From my POV, while I am glad I made the effort to shift from Phoenix to Firestorm, I would say there is an argument here which is missing their main point.
Just what is wrong with the Linden Viewer UI?
What spoiled it for me was the jump from V1 to V2. Linden V1 has a range of colour schemes. V2 appeared in Beta with a rather dull set of colours, which I found difficult to use. I set out my reasons for wanting to see the same sort of choices that V1 had, and when that sort of choice appeared, I found I had to rely on a third-party developer, who had to repeat and test the work every time the Viewer was upgraded by Linden Labs.
Now they’re on V3, but I’ve never bothered to try it out. The Firestorm crew do a good job, and you can find these guys in-world. They’re people who take the trouble to use their Avatars. There are Lindens like that but, to be honest, I wouldn’t want Torley to be responsible for colour choices in the UI. Might not be the UI design… Maybe the question is, why don’t we feel safe with the Linden Viewer?
I’m not sure I share the contention that people don’t “feel safe” with the official viewer (not liking it is not the same as not feeling safe with it), although I do agree that people may well have a trust issue around LL (something I’ll to come back to). However, Wolf’s question in interesting, as it actually touches on elements of the Lab / user dynamic that go beyond the viewer itself – or at least it set me off thinking in that direction, as well as a number of others; so much so that as I attempted to reply to his comment with my thoughts, I found them growing to essay length proportions. Rather then end up with a huge splurge in the comments section of a blog post, I decided it might be better to give my thoughts a post of their own.
It’s About the Options
Whatever its flavour, the official viewer has always been regarded by many SL users as a poor offering. Back in the days of Viewer 1.x, for example, we had Nicholaz’ Viewer, the RLV .EXE for the official viewer, Cool Viewer and Rainbow Viewer. Of course, we also had the infamous Emerald Viewer. Of them all, the latter probably lead to an explosion in TPV use, with people opting for the huge spread of options and innovative approaches to the UI that made their in-world experience easier and more informative. It also, it’s fair to say, paved the way for Phoenix’s huge success when shenanigans from within brought an end to Emerald in Second Life.
Even today, the major reason for the adoption of TPVs has little to do with the UI presentation and issues therein or with any matters of trust where LL is concerned. It comes down to a simple matter of the range of additional options and capabilities presented to the user in a TPV when compared to the official viewer.
The Failure of Viewer 2.0
The real problems for LL’s own viewer really began with Viewer 2.0 and broader matters occurring before and during the launch period, as summarised below.
Poor UI Implementation
The UI design was bad, period. Not only were there issues with the colour scheme and issues with the font style (which many with eyesight problems reported as being hard to read), and in the use of toasties / chiklets, etc., – it was simply horribly unsettling to use.

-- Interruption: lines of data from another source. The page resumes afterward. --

==> src/rtl/fwd_hazard_unit.sv <==
// Forwarding-select and load-use hazard unit for the 5-stage MIPS pipeline.
// Optional event counters are enabled by defining FWD_HAZARD_STATS_EN.
module fwd_hazard_unit #(
  parameter int unsigned REG_AW = 5
) (
  input  logic              clk_i,
  input  logic              rst_i,
  input  logic              id_valid_i,
  input  logic [REG_AW-1:0] id_rs_i,
  input  logic [REG_AW-1:0] id_rt_i,
  input  logic              id_uses_rt_i,
  input  logic [REG_AW-1:0] id_dst_i,
  input  logic              id_regwrite_i,
  input  logic              id_memread_i,
  input  logic              flush_i,
  output logic [1:0]        forward_a_o,
  output logic [1:0]        forward_b_o,
`ifdef FWD_HAZARD_STATS_EN
  output logic [31:0]       stall_cnt_o,
  output logic [31:0]       fwd_cnt_o,
`endif
  output logic              stall_o
);

  localparam int unsigned CNT_W = 32;

  localparam logic [1:0] SEL_RF  = 2'd0;
  localparam logic [1:0] SEL_WB  = 2'd1;
  localparam logic [1:0] SEL_MEM = 2'd2;

  typedef struct packed {
    logic              valid;
    logic [REG_AW-1:0] rs;
    logic [REG_AW-1:0] rt;
    logic [REG_AW-1:0] dst;
    logic              regwrite;
    logic              memread;
  } ex_slot_t;

  typedef struct packed {
    logic              valid;
    logic [REG_AW-1:0] dst;
    logic              regwrite;
    logic              memread;
  } mem_slot_t;

  typedef struct packed {
    logic              valid;
    logic [REG_AW-1:0] dst;
    logic              regwrite;
  } wb_slot_t;

  ex_slot_t  ex_q;
  mem_slot_t mem_q;
  wb_slot_t  wb_q;

  logic load_hit;
  logic mem_fwd_ok;
  logic wb_fwd_ok;

  // Destination tracking; a stall or flush turns the incoming EX entry into a bubble.
  always_ff @(posedge clk_i) begin
    if (rst_i) begin
      ex_q  <= '0;
      mem_q <= '0;
      wb_q  <= '0;
    end else begin
      wb_q.valid     <= mem_q.valid;
      wb_q.dst       <= mem_q.dst;
      wb_q.regwrite  <= mem_q.regwrite;
      mem_q.valid    <= ex_q.valid;
      mem_q.dst      <= ex_q.dst;
      mem_q.regwrite <= ex_q.regwrite;
      mem_q.memread  <= ex_q.memread;
      if (stall_o || flush_i) begin
        ex_q <= '0;
      end else begin
        ex_q.valid    <= id_valid_i;
        ex_q.rs       <= id_rs_i;
        ex_q.rt       <= id_rt_i;
        ex_q.dst      <= id_dst_i;
        ex_q.regwrite <= id_regwrite_i;
        ex_q.memread  <= id_memread_i;
      end
    end
  end

  // Load in EX feeding the instruction in ID; a flush wins so the redirect is never held.
  always_comb begin
    load_hit = ex_q.valid && ex_q.memread && (ex_q.dst != '0) &&
               ((ex_q.dst == id_rs_i) || (id_uses_rt_i && (ex_q.dst == id_rt_i)));
    stall_o  = id_valid_i && !flush_i && load_hit;
  end

  // A load in MEM has no ALU result to forward; the stall ensures it is consumed from WB.
  always_comb begin
    mem_fwd_ok  = mem_q.valid && mem_q.regwrite && !mem_q.memread && (mem_q.dst != '0);
    wb_fwd_ok   = wb_q.valid && wb_q.regwrite && (wb_q.dst != '0);
    forward_a_o = SEL_RF;
    forward_b_o = SEL_RF;
    if (ex_q.valid) begin
      if (mem_fwd_ok && (mem_q.dst == ex_q.rs)) begin
        forward_a_o = SEL_MEM;
      end else if (wb_fwd_ok && (wb_q.dst == ex_q.rs)) begin
        forward_a_o = SEL_WB;
      end
      if (mem_fwd_ok && (mem_q.dst == ex_q.rt)) begin
        forward_b_o = SEL_MEM;
      end else if (wb_fwd_ok && (wb_q.dst == ex_q.rt)) begin
        forward_b_o = SEL_WB;
      end
    end
  end

`ifdef FWD_HAZARD_STATS_EN
  // Saturating event counters; one forward event per cycle regardless of operand count.
  always_ff @(posedge clk_i) begin
    if (rst_i) begin
      stall_cnt_o <= '0;
      fwd_cnt_o   <= '0;
    end else begin
      if (stall_o && (stall_cnt_o != {CNT_W{1'b1}})) begin
        stall_cnt_o <= stall_cnt_o + CNT_W'(1);
      end
      if (((forward_a_o != SEL_RF) || (forward_b_o != SEL_RF)) &&
          (fwd_cnt_o != {CNT_W{1'b1}})) begin
        fwd_cnt_o <= fwd_cnt_o + CNT_W'(1);
      end
    end
  end
`endif

endmodule
==> config.mk <==
export PLATFORM = sky130hd
export DESIGN_NAME = fwd_hazard_unit
export DESIGN_NICKNAME = d
export VERILOG_FILES = /design/src/rtl/fwd_hazard_unit.sv
export SDC_FILE = /design/constraint.sdc
export NUM_CORES = 1
export LEC_CHECK = 0
export CAP_MARGIN = 0
export CORE_ASPECT_RATIO = 0.5
export CORE_MARGIN = 2
export CORE_UTILIZATION = 32
export DETAILED_ROUTE_END_ITERATION = 7
export PLACE_DENSITY_LB_ADDON = 0.1
export REMOVE_ABC_BUFFERS = 1
export SYNTH_ARGS = -nofsm -noshare
export SYNTH_HDL_FRONTEND = slang
export SYNTH_SLANG_ARGS = --single-unit
==> constraint.sdc <==
create_clock -name clk_i -period 6.2 [get_ports clk_i]
set_input_delay 1.86 -clock clk_i [delete_from_list [all_inputs] [get_ports clk_i]]
set_output_delay 1.86 -clock clk_i [all_outputs]
set_load 0.01 [all_outputs]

The most obvious examples of this were the original sidebar, which rudely shunted the world-view off to the left rather than functioning as an overlay, what far too large and intrusive and included a series of eye-distracting side tabs jutting into the right side of the screen, and the bizarre decision to split up the camera controls into mutually exclusive panes on the same floater. Neither of these were destined to find favour with established users, and LL were to prove equally unwilling to accept this.
Setting False Expectations
Prior to V2.0 appearing, a lot of false expectations were set as to what it would be. Not all of these were LL’s fault, in fairness. Some, however, were. In late 2009, LL allowed Massively a sneak peek at various elements of the “new” viewer, which largely received positive feedback from users.
Such was the buzz about the new approach, LL actually issued what amounted to a warning statement shortly after Massively published the piece, stating: “What we ship later this year will be very different from what appeared in that post. We’ll share a sneak peek of the “real” Viewer 2009 later in the year, with plenty of time to receive and incorporate feedback before the final iteration ships.
Not only did the Massively sneak peek present a UI that was reasonably familiar – and comforting – to users, it also offered insight into new and useful functionality which ended up being tossed aside prior to the release of the “finished product”.
Thus, and despite issuing their cautionary response to the Massively article, LL had managed to tweak people’s expectations: we were going to get a viewer that looked something like V1; it was going to have cool additional features we’ve been looking for. What’s more, and as shown in the Massively article, there was even going to be a fairly simply UI skin that would potentially be easier on the eye for those with vision impairments.